A. G. Rose Venish; L. Vidyarani; M. Vigneshwaran

doi:10.26713/cma.v15i2.2655

Authors

A. G. Rose Venish Department of Mathematics, Avinashilingam Institute for Home Science and Higher Education For Women, Coimbatore 641043, Tamil Nadu, India https://orcid.org/0000-0002-3710-997X
L. Vidyarani Department of Mathematics, Kongunadu Arts and Science College, Coimbatore 641029, Tamil Nadu, India https://orcid.org/0000-0002-2244-7140
M. Vigneshwaran Department of Mathematics, Kongunadu Arts and Science College, Coimbatore 641029, Tamil Nadu, India https://orcid.org/0000-0003-1845-6877

DOI:

https://doi.org/10.26713/cma.v15i2.2655

Keywords:

4 and 8-BIf T adjacencies, Digital plane, BIf TS, BIf -connected points

Abstract

In order to model computer images, digital spaces such as $Z^{2}$ are utilized and the link between the classical topological spaces such as $T_{1}, T_{1 / 2}, T_{0}$ spaces etc., and the digital spaces are studied by many authors to solve important connectivity problems, studying graphics, pattern recognition etc. In graph theoretical approach to solve connectivity contradictions 4 and 8 adjacencies serves as the basic.

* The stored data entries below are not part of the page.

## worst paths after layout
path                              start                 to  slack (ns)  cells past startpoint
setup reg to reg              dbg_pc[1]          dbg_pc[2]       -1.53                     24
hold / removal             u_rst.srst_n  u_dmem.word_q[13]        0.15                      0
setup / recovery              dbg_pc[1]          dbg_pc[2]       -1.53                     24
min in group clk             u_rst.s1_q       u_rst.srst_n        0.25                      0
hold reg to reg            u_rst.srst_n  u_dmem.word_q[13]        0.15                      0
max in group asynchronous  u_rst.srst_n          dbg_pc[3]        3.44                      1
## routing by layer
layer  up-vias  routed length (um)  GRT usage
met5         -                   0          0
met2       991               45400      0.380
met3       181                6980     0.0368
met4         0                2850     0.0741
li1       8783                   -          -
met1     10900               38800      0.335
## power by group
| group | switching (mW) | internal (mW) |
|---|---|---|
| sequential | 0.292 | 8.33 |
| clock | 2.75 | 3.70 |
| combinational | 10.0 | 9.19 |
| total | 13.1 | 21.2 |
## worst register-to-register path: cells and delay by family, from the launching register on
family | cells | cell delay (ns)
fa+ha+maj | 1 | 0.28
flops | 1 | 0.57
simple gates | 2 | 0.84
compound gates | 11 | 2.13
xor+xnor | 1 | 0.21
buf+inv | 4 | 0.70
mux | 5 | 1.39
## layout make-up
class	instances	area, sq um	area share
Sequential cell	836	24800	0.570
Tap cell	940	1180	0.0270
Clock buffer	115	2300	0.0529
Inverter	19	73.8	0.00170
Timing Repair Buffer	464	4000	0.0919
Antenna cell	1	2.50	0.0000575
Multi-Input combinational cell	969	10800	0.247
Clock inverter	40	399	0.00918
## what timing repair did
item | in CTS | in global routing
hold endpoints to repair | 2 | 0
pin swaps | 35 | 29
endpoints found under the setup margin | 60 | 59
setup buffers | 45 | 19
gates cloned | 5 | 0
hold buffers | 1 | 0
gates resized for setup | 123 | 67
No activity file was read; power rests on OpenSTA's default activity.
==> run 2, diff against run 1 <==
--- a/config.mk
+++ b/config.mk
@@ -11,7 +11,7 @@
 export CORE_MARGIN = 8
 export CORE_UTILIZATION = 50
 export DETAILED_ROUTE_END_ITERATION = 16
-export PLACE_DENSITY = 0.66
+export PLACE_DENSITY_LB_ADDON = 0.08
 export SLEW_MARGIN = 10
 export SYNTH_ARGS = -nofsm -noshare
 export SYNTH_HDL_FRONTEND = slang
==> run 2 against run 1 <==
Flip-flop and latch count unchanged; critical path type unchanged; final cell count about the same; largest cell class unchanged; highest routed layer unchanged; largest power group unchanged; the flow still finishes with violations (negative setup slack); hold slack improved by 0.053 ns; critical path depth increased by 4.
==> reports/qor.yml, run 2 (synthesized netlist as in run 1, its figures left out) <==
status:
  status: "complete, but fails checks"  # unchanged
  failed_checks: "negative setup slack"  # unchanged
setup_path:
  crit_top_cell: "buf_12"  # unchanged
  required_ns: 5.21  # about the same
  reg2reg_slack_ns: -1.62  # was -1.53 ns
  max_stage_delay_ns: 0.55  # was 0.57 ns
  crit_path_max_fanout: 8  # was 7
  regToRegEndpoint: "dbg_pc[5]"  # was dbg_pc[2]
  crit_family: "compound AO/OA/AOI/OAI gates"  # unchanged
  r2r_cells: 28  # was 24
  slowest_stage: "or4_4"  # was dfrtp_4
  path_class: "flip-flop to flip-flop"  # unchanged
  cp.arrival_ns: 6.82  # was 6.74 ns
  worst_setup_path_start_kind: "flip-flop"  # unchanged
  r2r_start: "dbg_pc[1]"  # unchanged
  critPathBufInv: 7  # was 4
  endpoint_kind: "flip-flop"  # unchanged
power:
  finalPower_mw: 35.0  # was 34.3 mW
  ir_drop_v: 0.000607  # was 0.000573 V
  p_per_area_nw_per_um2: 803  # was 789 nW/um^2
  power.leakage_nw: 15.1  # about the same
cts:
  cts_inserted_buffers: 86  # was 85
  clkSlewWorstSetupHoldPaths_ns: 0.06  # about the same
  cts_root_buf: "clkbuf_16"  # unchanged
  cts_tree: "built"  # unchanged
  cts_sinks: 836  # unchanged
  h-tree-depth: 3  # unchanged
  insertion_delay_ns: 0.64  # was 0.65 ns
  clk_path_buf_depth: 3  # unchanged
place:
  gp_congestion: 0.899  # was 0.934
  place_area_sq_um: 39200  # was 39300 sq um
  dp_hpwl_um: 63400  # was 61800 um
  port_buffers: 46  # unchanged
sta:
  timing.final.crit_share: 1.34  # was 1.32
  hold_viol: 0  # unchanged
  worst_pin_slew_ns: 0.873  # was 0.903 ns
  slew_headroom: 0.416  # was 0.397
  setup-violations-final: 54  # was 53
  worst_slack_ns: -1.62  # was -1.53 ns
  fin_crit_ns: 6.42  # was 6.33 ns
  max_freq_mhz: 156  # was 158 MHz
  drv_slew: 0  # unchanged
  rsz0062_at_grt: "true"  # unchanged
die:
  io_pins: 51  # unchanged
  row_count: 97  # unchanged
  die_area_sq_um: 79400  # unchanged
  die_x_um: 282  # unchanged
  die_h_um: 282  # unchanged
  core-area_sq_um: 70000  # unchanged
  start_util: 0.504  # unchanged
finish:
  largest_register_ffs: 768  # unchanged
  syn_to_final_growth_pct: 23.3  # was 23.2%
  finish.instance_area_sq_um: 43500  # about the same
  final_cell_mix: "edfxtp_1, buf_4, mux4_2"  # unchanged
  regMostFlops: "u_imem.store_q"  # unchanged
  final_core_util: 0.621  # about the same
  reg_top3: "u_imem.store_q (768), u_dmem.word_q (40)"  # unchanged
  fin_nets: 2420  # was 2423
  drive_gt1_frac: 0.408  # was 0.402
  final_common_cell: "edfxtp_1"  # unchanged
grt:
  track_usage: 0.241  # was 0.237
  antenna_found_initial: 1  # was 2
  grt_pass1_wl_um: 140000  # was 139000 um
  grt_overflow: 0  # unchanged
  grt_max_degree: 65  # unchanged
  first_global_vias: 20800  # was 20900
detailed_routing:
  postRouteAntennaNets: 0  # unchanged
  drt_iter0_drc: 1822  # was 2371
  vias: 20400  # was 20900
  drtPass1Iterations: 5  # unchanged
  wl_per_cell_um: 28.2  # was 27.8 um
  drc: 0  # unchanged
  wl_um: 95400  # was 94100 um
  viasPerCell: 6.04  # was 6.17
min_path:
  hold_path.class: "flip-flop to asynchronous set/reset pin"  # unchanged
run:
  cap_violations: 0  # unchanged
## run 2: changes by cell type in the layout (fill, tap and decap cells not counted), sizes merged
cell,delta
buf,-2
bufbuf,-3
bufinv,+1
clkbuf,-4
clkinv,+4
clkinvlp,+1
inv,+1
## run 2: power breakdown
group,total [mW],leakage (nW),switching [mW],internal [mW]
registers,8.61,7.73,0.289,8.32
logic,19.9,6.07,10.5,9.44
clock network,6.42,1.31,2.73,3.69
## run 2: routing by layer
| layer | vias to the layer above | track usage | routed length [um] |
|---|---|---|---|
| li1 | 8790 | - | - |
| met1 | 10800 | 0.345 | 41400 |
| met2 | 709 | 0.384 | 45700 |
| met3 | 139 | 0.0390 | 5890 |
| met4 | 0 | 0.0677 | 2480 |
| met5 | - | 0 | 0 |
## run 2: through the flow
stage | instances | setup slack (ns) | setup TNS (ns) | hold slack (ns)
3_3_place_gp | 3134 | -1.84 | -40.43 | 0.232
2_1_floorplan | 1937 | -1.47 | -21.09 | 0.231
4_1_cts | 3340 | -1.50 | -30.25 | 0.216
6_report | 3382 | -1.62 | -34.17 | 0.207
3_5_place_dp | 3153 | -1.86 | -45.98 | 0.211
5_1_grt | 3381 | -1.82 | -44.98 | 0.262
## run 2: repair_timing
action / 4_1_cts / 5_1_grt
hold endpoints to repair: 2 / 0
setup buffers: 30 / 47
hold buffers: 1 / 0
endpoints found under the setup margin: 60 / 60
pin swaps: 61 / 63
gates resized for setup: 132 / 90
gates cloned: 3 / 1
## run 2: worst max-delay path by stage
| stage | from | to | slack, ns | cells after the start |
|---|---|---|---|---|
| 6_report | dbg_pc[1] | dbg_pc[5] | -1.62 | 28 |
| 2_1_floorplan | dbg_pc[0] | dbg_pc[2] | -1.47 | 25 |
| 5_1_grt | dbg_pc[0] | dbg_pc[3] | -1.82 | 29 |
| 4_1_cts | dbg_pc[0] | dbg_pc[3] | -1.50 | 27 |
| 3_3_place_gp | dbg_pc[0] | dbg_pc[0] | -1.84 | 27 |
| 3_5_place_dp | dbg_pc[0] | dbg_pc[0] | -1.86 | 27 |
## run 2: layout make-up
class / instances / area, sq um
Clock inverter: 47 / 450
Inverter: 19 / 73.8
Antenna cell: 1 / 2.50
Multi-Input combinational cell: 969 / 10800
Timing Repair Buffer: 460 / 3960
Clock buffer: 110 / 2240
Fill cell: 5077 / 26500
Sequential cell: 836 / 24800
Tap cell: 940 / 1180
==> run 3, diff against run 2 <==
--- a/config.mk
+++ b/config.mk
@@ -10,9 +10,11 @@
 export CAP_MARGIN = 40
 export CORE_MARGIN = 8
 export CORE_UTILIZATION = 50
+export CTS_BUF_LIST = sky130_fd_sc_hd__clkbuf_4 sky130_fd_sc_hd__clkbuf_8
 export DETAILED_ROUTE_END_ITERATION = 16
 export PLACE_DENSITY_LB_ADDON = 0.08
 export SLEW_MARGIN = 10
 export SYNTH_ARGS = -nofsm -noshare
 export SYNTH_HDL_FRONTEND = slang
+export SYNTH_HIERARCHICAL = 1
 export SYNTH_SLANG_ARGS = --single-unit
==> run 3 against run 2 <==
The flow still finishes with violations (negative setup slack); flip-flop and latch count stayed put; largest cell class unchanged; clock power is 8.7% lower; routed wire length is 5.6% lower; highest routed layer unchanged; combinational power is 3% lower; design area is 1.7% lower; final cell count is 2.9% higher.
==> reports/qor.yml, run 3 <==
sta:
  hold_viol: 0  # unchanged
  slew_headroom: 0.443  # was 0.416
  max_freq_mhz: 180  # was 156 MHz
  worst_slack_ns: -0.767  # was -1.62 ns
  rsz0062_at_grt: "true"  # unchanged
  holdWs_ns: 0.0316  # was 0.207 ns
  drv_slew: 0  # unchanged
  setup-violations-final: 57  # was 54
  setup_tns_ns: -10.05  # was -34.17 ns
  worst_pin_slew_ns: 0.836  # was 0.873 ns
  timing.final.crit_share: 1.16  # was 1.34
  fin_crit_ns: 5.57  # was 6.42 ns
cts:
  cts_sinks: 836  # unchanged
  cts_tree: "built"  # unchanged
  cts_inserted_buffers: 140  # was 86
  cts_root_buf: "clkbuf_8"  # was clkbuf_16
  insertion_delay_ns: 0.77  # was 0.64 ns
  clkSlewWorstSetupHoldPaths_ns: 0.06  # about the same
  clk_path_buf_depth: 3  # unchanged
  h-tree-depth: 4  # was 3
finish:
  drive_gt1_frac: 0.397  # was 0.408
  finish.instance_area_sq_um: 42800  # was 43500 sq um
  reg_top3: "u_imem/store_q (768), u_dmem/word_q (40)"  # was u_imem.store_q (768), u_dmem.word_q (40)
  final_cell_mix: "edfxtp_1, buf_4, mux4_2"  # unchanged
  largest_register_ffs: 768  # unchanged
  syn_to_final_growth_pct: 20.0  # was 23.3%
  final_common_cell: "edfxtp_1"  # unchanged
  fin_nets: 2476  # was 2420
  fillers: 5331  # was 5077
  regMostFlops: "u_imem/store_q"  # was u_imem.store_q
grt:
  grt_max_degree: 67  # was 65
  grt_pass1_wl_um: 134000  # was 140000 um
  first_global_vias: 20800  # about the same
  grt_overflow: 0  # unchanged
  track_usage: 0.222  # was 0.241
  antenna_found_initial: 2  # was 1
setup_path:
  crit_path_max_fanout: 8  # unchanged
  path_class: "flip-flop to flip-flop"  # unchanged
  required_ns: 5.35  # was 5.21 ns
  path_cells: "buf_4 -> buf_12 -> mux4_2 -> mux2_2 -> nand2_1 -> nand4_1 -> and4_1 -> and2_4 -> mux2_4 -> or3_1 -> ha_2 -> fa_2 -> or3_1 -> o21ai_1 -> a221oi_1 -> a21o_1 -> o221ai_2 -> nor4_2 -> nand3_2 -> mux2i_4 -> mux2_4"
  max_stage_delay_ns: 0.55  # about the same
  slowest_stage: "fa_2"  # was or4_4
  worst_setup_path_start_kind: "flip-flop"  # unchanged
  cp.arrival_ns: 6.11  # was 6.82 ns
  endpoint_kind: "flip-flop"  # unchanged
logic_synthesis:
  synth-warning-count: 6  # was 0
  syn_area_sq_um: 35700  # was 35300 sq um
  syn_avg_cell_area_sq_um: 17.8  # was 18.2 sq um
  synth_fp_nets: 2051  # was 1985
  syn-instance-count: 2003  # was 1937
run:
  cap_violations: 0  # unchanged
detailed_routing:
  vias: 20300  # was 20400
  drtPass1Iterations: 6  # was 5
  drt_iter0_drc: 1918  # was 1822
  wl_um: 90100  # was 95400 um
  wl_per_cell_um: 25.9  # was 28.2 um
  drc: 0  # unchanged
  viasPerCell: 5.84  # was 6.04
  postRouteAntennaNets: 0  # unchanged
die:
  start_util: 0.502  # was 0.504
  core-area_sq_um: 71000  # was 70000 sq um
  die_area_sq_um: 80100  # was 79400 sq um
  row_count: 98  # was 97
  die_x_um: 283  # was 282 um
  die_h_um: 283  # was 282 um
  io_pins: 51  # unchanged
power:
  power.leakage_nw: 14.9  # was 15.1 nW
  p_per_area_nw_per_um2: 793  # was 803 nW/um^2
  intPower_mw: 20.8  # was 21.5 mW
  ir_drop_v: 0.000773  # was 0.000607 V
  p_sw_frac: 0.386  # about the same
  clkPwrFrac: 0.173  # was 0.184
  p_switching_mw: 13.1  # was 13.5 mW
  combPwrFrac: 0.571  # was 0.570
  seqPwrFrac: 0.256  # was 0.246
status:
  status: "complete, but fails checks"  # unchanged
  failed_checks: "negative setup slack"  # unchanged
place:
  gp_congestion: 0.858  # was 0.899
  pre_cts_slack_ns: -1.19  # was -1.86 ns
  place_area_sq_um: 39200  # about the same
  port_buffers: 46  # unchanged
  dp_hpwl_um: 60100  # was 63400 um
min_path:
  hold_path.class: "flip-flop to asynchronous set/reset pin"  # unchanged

It is well known that key approaches to solve such problems are graph theoretic approach and topological approach. Traditional 4 and 8 adjacencies in a topology are considered in this article which aims to structure 4 and 8 adjacencies in a topology called binary intuitionistic fine topology $(\BI_{f} T)$ . Initially 4 and 8 adjacencies- $\BI_{f} T$ are constructed and operators such as 4 and 8- $B I_{f} T$ interiors and closures are defined and their properties are discussed. Eventually, 4 and 8 connected- $\BI_{f}$ -connected and non-connected points are defined and explained using example.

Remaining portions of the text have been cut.